The weekend was overshadowed by the death of Moto2 rider Luis Salom, as he was killed in a crash at Europcar (motorcycle Turn 12) during Free Practice 2 on Friday, approximately 25 minutes before the end of the session. For the remainder of the weekend, the track layout was altered to use the configuration used by Formula One since 2007, in order to reduce speeds in the part of the circuit where Salom's accident occurred. The altered layout included the replacement of the long sweeping corner at La Caixa with a slower hairpin and the insertion of a chicane between Europcar (the penultimate turn) and New Holland (final turn).

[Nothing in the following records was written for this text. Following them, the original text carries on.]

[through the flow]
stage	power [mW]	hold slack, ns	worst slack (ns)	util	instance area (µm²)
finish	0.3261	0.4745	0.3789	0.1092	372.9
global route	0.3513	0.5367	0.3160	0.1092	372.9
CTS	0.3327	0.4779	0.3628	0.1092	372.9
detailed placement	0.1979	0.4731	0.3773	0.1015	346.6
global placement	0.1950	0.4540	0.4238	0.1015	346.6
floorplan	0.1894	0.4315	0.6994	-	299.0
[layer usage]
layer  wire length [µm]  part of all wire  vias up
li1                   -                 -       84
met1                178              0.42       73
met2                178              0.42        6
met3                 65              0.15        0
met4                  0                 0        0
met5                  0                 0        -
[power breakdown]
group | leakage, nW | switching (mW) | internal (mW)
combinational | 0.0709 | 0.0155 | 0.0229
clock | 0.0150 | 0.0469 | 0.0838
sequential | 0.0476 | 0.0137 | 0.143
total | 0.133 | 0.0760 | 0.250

Further adjustments were made to the circuit by safety officials following an evaluation conducted with a group of riders on Friday evening. The changes included narrowing the chicane by two metres on the outside, creating a gravel trap in the run-off area of the chicane and making the chicane a permanent yellow flag zone during the event.  Following the 2016 season, the FIM, FIA and the circuit agreed to move the chicane up by a few metres for motorcycles.  This modification, which was constructed for the 2017 winter testing season, added additional run-off areas for motorcycles and ease the entrance to pit lane.  However, after the first practice of the 2017 race, the chicane was deemed dangerous and was reverted to the car chicane because of concerns over the surface change between the intended motorcycle and the car chicanes.  Following the removal of seating in the area and additional runoff, the chicane will be eliminated in 2018.

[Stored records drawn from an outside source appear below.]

## design/flow/design.v

```verilog
module Memory
  ( 
  input clk,
  input [63 : 0] DataIn,
  input [63 : 0] Address,
  input memRead,
  input memWr,
  output [63 : 0] DataOut
  );
     reg [63 : 0] Memory [0 : 255];
  assign DataOut = memRead ? Memory[Address] : {64{1'bz}}; 
  always @(posedge clk) begin
      if(memWr)
      Memory[Address] <= DataIn;  
  end
endmodule     
```

## design/flow/run.sh

```bash
#!/bin/bash
# OpenROAD 26Q1-2900-gdf79404cd8, Yosys 0.63+post, stock flow scripts
make -C /OpenROAD-flow-scripts/flow DESIGN_CONFIG=/design/flow/config.mk WORK_HOME=/design/flow/orfs finish
```

## design/flow/config.mk

```make
export PLATFORM = sky130hd
export DESIGN_NAME = Memory
export DESIGN_NICKNAME = Memory
export VERILOG_FILES = /design/flow/design.v
export SDC_FILE = /design/flow/constraint.sdc
export NUM_CORES = 4
export LEC_CHECK = 1
export CORE_UTILIZATION = 50
export SYNTH_MEMORY_MAX_BITS = 65536
```

## design/flow/constraint.sdc

```tcl
current_design Memory

set clk_period 90.6
set clk_io_pct 0.2

create_clock -name clk0 -period $clk_period [get_ports {clk}]

set non_clock_inputs [all_inputs -no_clocks]
set_input_delay [expr $clk_period * $clk_io_pct] -clock clk0 $non_clock_inputs
set_output_delay [expr $clk_period * $clk_io_pct] -clock clk0 [all_outputs]
```

==> flow_results.xml <==
<?xml version="1.0" encoding="UTF-8"?>
<metrics>
  <group name="synthesis">
    <metric name="ys.flop_type" unit="">sky130_fd_sc_hd__edfxtp_1</metric>
    <metric name="syn-instance-count" unit="">25750</metric>
    <metric name="synth.yosys.num_cells" unit="">25750</metric>
    <metric name="synth_sequential_area_ratio" unit="%">79.96</metric>
    <metric name="yosys.stat.chipArea" unit="µm²">615300</metric>
    <metric name="library_cell_occupying_the_most_area_in_the_post_synthesis_netlist" unit="">sky130_fd_sc_hd__edfxtp_1</metric>
    <metric name="yosys_register_bits" unit="">16380</metric>
    <metric name="syn-mean-instance-area" unit="µm²">23.90</metric>
    <metric name="enable_flop_cells" unit="">16380</metric>
    <metric name="synth-warning-count" unit="">2</metric>
    <metric name="ys_top_cells_by_area" unit="">sky130_fd_sc_hd__edfxtp_1 (80%), sky130_fd_sc_hd__mux4_2 (15%), sky130_fd_sc_hd__a22oi_1 (2.5%)</metric>
    <metric name="synth_area" unit="µm²">615300</metric>
    <metric name="asyncSetResetFlopFracSynth" unit="%">0</metric>
    <metric name="yosysTopAreaCellShare" unit="%">79.96</metric>
    <metric name="yosysUniqueCellTypes" unit="">22</metric>
  </group>
  <group name="placement">
    <metric name="place_congestion" unit="">0.9112</metric>
    <metric name="placement.io_buffers" unit="">137</metric>
    <metric name="cells_after_dpl" unit="">42380</metric>
    <metric name="dp.final_hpwl" unit="µm">1034000</metric>
  </group>
  <group name="cts">
    <metric name="clockRootBuffer" unit="">sky130_fd_sc_hd__clkbuf_16</metric>
    <metric name="cts_hold_buf" unit="">0</metric>
    <metric name="cts_buffer_depth" unit="">6</metric>
    <metric name="clock_tree_from_tritoncts" unit="">built</metric>
    <metric name="post_cts_resize_count" unit="">0</metric>
    <metric name="postCtsSetupBuffers" unit="">0</metric>
    <metric name="clk_pin_slew_worst_paths" unit="ns">0.06</metric>
    <metric name="tritoncts.num_buffers" unit="">1695</metric>
    <metric name="htreeDepth" unit="">7</metric>
    <metric name="cts.sink_count" unit="">16380</metric>
  </group>
  <group name="timing">
    <metric name="fin_tns_setup" unit="ns">0</metric>
    <metric name="timing.fmax" unit="MHz">22.04</metric>
    <metric name="final_period_minus_worst_setup_slack" unit="ns">45.36</metric>
    <metric name="final-max-slew-violation-count" unit="">0</metric>
    <metric name="final-hold-violation-count" unit="">0</metric>
    <metric name="setup_viol" unit="">0</metric>
    <metric name="slew_headroom" unit="%">11.77</metric>
    <metric name="rsz_0062_raised_after_global_routing" unit="">false</metric>
    <metric name="post-route-period-util" unit="%">50.07</metric>
    <metric name="timing_worst_slew_pin_value" unit="ns">1.309</metric>
  </group>
  <group name="grt">
    <metric name="groute.usage.overall" unit="%">32.41</metric>
    <metric name="overflow" unit="">0</metric>
    <metric name="grt_start_max_net_pins" unit="">113</metric>
    <metric name="grt_pass1_wl" unit="µm">2437000</metric>
    <metric name="initial_antenna_violation_count" unit="">90</metric>
    <metric name="via_count_of_the_first_global_routing_pass" unit="">323800</metric>
  </group>
  <group name="floorplanning">
    <metric name="die-width" unit="µm">1111</metric>
    <metric name="dieArea" unit="µm²">1235000</metric>
    <metric name="ioPinCount" unit="">195</metric>
    <metric name="core_area" unit="µm²">1227000</metric>
    <metric name="floorplan.die.height" unit="µm">1111</metric>
    <metric name="fp_util" unit="%">50.13</metric>
    <metric name="number_of_standard_cell_rows_in_the_floorplan" unit="">407</metric>
  </group>
  <group name="power_and_ir_drop">
    <metric name="power_leakage" unit="nW">215.5</metric>
    <metric name="vdd_ir_drop_max" unit="V">0.00001670</metric>
    <metric name="power.density" unit="nW/µm²">22.46</metric>
  </group>
  <group name="layout">
    <metric name="syn_to_final_growth" unit="%">13.98</metric>
    <metric name="registers.top_by_ff_count" unit="">Memory</metric>
    <metric name="final_cell_count_no_fill" unit="">45540</metric>
    <metric name="largest_register_ff_count" unit="">16380</metric>
    <metric name="largestRegisters" unit="">Memory x16384</metric>
    <metric name="final_layout_size_suffix_gt1_share" unit="%">29.73</metric>
  </group>
  <group name="worst_setup_path">
    <metric name="startpoint" unit="">Address[1]</metric>
    <metric name="critPathMaxStageDelay" unit="ns">0.73</metric>
    <metric name="worst_path_max_delay_cell" unit="">sky130_fd_sc_hd__buf_4</metric>
    <metric name="critPathMostFrequentCell" unit="">sky130_fd_sc_hd__buf_4</metric>
    <metric name="worst-endpoint-required" unit="ns">72.48</metric>
    <metric name="critPathArrivalTime" unit="ns">27.24</metric>
    <metric name="critical_path.max_fanout" unit="">91</metric>
    <metric name="cp-start-kind" unit="">primary input</metric>
    <metric name="worstPathCellList" unit="">buf_16 &gt; buf_12 &gt; buf_4 &gt; buf_4 &gt; buf_4 &gt; buf_4 &gt; buf_4 &gt; buf_4 &gt; buf_4 &gt; buf_4 &gt; mux4_2 &gt; a22oi_1 &gt; a21oi_1 &gt; o41ai_4 &gt; buf_4 &gt; nand4_1 &gt; clkdlybuf4s50_1</metric>
    <metric name="critPathCaptureType" unit="">output port</metric>
    <metric name="critPathKind" unit="">primary input to output port</metric>
  </group>
  <group name="hold_path">
    <metric name="worst_hold_path_type" unit="">primary input to flop</metric>
    <metric name="worst_hold_startpoint" unit="">DataIn[46]</metric>
  </group>
  <group name="route">
    <metric name="detail_route.wl_per_cell" unit="µm">38.37</metric>
    <metric name="postRouteWirelength" unit="µm">1747000</metric>
    <metric name="detailedRoute.firstIterationViolations" unit="">19880</metric>
    <metric name="routed_via_density" unit="">6.375</metric>
    <metric name="detailroute.via_count" unit="">290300</metric>
    <metric name="drt_pass1_iterations" unit="">5</metric>
    <metric name="route.antenna.remaining_nets" unit="">0</metric>
    <metric name="drc_errors" unit="">0</metric>
  </group>
  <group name="run">
    <metric name="tool_warnings" unit="">105</metric>
    <metric name="maxCapViolations" unit="">0</metric>
  </group>
  <group name="run_status">
    <metric name="status" unit="">finished, final reports clean</metric>
  </group>
</metrics>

This event also saw the end of the controversial rivalry between Valentino Rossi and Marc Márquez since it began at the 2015 Malaysian Grand Prix, when Rossi shook hands with Márquez at the parc fermé post-race. Rossi later said that the handshake was the right thing to do following Salom's death.

Pre-race
Significant amounts of speculation concerning the top riders and their plans for 2017 culminated in a series of riders announcing their future teams. Marc Márquez confirmed he would partner teammate Dani Pedrosa for a further two seasons at Repsol Honda, while it was announced that Tech 3 pairing Bradley Smith and Pol Espargaró would move to the new factory KTM squad.

Following Maverick Viñales's previous confirmation alongside Valentino Rossi at Yamaha, and reigning champion Jorge Lorenzo's confirmed move to Ducati, the only factory seats remaining were those alongside Andrea Iannone and Sam Lowes at Suzuki and Aprilia respectively.

Classification

MotoGP

Moto2

Moto3

Championship standings after the race (MotoGP)
Below are the standings for the top five riders and constructors after round seven has concluded.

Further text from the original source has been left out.